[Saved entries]
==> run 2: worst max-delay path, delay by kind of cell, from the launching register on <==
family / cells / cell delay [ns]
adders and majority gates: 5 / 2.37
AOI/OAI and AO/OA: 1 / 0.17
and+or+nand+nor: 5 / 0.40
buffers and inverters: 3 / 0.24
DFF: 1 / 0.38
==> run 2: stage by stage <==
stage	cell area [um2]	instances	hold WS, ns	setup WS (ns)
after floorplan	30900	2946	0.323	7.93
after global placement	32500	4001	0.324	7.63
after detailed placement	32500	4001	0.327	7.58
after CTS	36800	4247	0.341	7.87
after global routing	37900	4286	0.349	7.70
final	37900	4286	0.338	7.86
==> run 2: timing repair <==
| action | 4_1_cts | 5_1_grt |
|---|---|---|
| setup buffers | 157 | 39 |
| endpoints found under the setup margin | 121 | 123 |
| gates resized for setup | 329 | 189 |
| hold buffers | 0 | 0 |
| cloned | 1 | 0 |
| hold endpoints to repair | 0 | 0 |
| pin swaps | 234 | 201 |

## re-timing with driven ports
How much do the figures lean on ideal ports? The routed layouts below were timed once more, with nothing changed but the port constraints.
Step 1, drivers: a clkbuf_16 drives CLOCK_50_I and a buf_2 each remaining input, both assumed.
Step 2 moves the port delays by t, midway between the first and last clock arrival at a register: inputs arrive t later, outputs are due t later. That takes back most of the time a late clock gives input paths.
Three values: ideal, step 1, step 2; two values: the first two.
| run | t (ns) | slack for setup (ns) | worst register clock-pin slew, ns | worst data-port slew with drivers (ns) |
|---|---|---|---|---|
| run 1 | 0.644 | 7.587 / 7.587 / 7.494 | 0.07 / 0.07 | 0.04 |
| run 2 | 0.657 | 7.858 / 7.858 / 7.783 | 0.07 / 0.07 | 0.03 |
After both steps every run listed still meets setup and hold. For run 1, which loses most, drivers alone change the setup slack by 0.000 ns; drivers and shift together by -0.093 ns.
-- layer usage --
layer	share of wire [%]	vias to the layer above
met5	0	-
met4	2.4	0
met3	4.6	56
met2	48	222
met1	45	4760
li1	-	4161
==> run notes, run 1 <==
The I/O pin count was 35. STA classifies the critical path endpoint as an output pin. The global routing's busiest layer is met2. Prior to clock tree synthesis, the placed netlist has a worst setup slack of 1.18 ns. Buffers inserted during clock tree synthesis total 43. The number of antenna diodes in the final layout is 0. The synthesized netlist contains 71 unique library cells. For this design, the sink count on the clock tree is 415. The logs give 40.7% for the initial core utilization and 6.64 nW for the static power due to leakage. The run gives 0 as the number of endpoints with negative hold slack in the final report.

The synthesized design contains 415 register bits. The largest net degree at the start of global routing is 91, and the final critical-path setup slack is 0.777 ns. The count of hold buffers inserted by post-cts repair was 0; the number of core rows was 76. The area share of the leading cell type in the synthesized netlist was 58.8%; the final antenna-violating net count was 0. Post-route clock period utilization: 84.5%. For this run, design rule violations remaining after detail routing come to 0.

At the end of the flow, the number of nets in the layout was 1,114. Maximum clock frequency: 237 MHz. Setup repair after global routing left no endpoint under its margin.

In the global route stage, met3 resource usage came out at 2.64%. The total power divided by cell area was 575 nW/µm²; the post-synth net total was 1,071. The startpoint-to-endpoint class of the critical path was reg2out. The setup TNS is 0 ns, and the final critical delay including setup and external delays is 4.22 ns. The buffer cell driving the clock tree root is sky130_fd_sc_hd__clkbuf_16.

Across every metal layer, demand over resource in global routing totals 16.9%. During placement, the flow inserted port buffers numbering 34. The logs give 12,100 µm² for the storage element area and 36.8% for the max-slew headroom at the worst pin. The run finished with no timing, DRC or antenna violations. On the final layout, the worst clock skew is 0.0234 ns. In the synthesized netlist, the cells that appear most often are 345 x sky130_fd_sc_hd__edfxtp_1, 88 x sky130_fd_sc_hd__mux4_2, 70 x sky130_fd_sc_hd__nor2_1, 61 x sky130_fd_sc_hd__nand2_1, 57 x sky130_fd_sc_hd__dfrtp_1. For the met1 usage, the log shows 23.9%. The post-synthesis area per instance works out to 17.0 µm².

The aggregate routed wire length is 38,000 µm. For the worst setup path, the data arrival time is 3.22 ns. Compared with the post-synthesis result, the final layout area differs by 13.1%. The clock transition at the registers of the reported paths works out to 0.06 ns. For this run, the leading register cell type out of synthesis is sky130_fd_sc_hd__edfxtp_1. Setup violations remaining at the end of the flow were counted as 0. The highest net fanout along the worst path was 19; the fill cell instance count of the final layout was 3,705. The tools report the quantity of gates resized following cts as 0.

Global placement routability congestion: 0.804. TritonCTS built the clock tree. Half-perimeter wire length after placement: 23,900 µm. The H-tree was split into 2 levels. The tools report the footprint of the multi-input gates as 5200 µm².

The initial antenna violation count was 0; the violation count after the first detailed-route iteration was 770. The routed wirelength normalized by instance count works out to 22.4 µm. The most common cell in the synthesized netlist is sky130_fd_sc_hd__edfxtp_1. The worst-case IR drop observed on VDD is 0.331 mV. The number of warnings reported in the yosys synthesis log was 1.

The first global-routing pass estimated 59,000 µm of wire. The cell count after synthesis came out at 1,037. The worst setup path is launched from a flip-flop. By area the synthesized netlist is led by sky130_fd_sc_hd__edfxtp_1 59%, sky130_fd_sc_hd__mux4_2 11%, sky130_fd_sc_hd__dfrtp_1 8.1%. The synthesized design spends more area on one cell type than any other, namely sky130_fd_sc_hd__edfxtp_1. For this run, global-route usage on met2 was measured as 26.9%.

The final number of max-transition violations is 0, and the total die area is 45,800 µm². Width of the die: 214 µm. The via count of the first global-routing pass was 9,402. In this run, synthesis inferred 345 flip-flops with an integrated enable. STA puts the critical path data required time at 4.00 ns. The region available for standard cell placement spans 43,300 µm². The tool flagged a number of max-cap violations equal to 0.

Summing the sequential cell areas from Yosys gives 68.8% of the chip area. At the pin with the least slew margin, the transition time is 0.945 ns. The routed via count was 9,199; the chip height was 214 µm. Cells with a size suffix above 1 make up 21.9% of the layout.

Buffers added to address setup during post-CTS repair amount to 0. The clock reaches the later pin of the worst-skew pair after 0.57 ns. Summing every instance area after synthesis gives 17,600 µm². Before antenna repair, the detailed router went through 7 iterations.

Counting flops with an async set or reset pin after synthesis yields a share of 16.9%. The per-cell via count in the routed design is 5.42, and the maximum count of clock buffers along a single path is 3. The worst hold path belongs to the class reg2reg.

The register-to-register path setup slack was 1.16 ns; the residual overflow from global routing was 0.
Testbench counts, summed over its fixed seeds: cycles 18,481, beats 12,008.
What follows belongs to an exercise in optimizing a design on an open flow for small area, a short achievable clock period and few clock cycles per item; a production flow would make more cautious choices.
Only simulation tests tie the RTL to the original design; equivalence was not proved.
Power and IR drop assume default switching activity.

Setup of v4:
Design sic_receiver_candidate_table, start of the top module:
module sic_receiver_candidate_table #(
	parameter int MAX_SIGNALS = sic_pkg::MaxSignals
) (
	input  logic clk,
	input  logic arst_n,
	input  logic in_valid,
	output logic in_stall,
	input  logic [1:0] op,
	input  logic [15:0] signal_id,
	input  logic [47:0] signal_power,
	input  logic [7:0] signal_channel,
	input  logic [19:0] signal_period,
	input  logic [7:0] signal_modulation,
	input  logic [47:0] end_time,
	input  logic [47:0] now,
	input  logic [47:0] noise_power,
	output logic out_valid,
	input  logic out_stall,
	output logic [3:0] status,
	output logic [3:0] stored_count,
	input  logic cfg_valid,
	output logic cfg_ready,
	input  logic [2:0] cfg_index,
	input  logic [47:0] cfg_data
);
Settings: LEC_CHECK=0, CAP_MARGIN=20, CORE_MARGIN=2, CORE_UTILIZATION=40, SLEW_MARGIN=20; clock period 12.0 ns.
standard.sh (not shown) runs the stock make flow with config.mk's settings and CLKGATE_MAP_FILE= SYNTH_SCRIPT=/design/flow/synth_recipe.tcl, a recipe that flattens the netlist after the stock synthesis.
==> flow/flow/run.sh <==
#!/bin/bash
cp standard.sh standard.sh.txt
export SETUP_SLACK_MARGIN=8
bash standard.sh > standard.log 2>&1
Testbench counts of v4, summed over its fixed seeds: cycles 5,537, items 4,800.
Background: an optimization exercise with open tools, aiming at small area, a short achievable clock period and few clock cycles per item. Do not read the settings as production practice.
Function was checked by simulation only, so behaviour that the tests miss may differ from the original.

## flow/design.v (module list and top-level ports; edited modules follow where they fit)
// module polygon_geofence_clamp_top: 662 lines
// module pgc_div: 120 lines
// module pgc_booth_33x34: 1711 lines
// module pgc_sumsq_2x32: 3181 lines
module polygon_geofence_clamp_top #(
	parameter int MAX_VERTICES = 64,
	parameter int COORD_WIDTH  = 32
) (
	input  logic                           clk,
	input  logic                           arst_n,
	input  logic                           cfg_we,
	input  logic [pgc_pkg::CNT_WIDTH-1:0]  cfg_data,
	input  logic                           req_valid,
	output logic                           req_ready,
	input  logic                           req_operation,
	input  logic [pgc_pkg::IDX_WIDTH-1:0]  req_vertex_index,
	input  logic signed [COORD_WIDTH-1:0]  req_coord_x,
	input  logic signed [COORD_WIDTH-1:0]  req_coord_z,
	output logic                           rsp_valid,
	input  logic                           rsp_ready,
	output logic                           rsp_inside_res,
	output logic signed [COORD_WIDTH-1:0]  rsp_goal_x,
	output logic signed [COORD_WIDTH-1:0]  rsp_goal_z,
	output logic        [COORD_WIDTH:0]    rsp_distance
);
  // ...
==> flow/run.sh <==
#!/bin/bash
# synth_recipe.tcl (not shown) runs the flow's synth.tcl, then flattens the netlist and writes it again
# the make line also repeats each setting of config.mk as NAME=value (left out here)
make -C /OpenROAD-flow-scripts/flow DESIGN_CONFIG=/design/flow/config.mk WORK_HOME=/design/flow/orfs CLKGATE_MAP_FILE= SYNTH_SCRIPT=/design/flow/synth_recipe.tcl finish
==> flow/config.mk <==
export PLATFORM = sky130hd
export DESIGN_NAME = polygon_geofence_clamp_top
export DESIGN_NICKNAME = polygon_geofence_clamp_top
export VERILOG_FILES = /design/flow/design.v
export SDC_FILE = /design/flow/constraint.sdc
export NUM_CORES = 8
export LEC_CHECK = 0
export CAP_MARGIN = 20
export CORE_MARGIN = 2
export CORE_UTILIZATION = 40
export SLEW_MARGIN = 20
==> flow/constraint.sdc <==
create_clock -name core_clock -period 16.0 [get_ports {clk}]
set_input_delay 3.2000 -clock core_clock [delete_from_list [all_inputs] [get_ports {clk}]]
set_output_delay 3.2000 -clock core_clock [all_outputs]
set_load 0.01 [all_outputs]
==> metrics.cfg, run 1 <==
[logic_synthesis]
yosys.cell_count.top_type=edfxtp_1
syn_area_mm2=0.471
ys_warn_count=5

[sta]
rsz0062_at_grt=false
timing.fmax_mhz=79.9
maxSlewViolCount=9

[layout]
ff_latch_area_mm2=0.220
largest_class=multi-input gates
utilization_pct=44.6
final_common_cell=edfxtp_1

[setup_path]
crit_cells=41
max_stage_delay_ns=0.85
reg2reg_from=u_div.mz[31]$_DFFE_PP_
cp-endpoint=u_div.qz[29]$_DFFE_PP_

[outcome]
status=finished with violations
violations=capacitance limit, slew limit

[detailed_routing]
met3_length_um=167000
routed-wl-met2_um=781000
viasPerCell=5.87

[clocking]
tritoncts=done

[job]
maxCapViolCount=1

[placement]
placed_cells=53100

[global_routing]
antenna_found_initial=189
grt_overflow=0

Testbench counts, summed over its fixed seeds: cycles 86,603, queries 1,280.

Task brief: Could you retype exactly the lines above, starting at the line that contains "Three values: ideal, step" and ending at the line that contains "The I/O pin", and nothing more?

Answer space:
Three values: ideal, step 1, step 2; two values: the first two.
| run | t (ns) | slack for setup (ns) | worst register clock-pin slew, ns | worst data-port slew with drivers (ns) |
|---|---|---|---|---|
| run 1 | 0.644 | 7.587 / 7.587 / 7.494 | 0.07 / 0.07 | 0.04 |
| run 2 | 0.657 | 7.858 / 7.858 / 7.783 | 0.07 / 0.07 | 0.03 |
After both steps every run listed still meets setup and hold. For run 1, which loses most, drivers alone change the setup slack by 0.000 ns; drivers and shift together by -0.093 ns.
-- layer usage --
layer	share of wire [%]	vias to the layer above
met5	0	-
met4	2.4	0
met3	4.6	56
met2	48	222
met1	45	4760
li1	-	4161
==> run notes, run 1 <==
The I/O pin count was 35. STA classifies the critical path endpoint as an output pin. The global routing's busiest layer is met2. Prior to clock tree synthesis, the placed netlist has a worst setup slack of 1.18 ns. Buffers inserted during clock tree synthesis total 43. The number of antenna diodes in the final layout is 0. The synthesized netlist contains 71 unique library cells. For this design, the sink count on the clock tree is 415. The logs give 40.7% for the initial core utilization and 6.64 nW for the static power due to leakage. The run gives 0 as the number of endpoints with negative hold slack in the final report.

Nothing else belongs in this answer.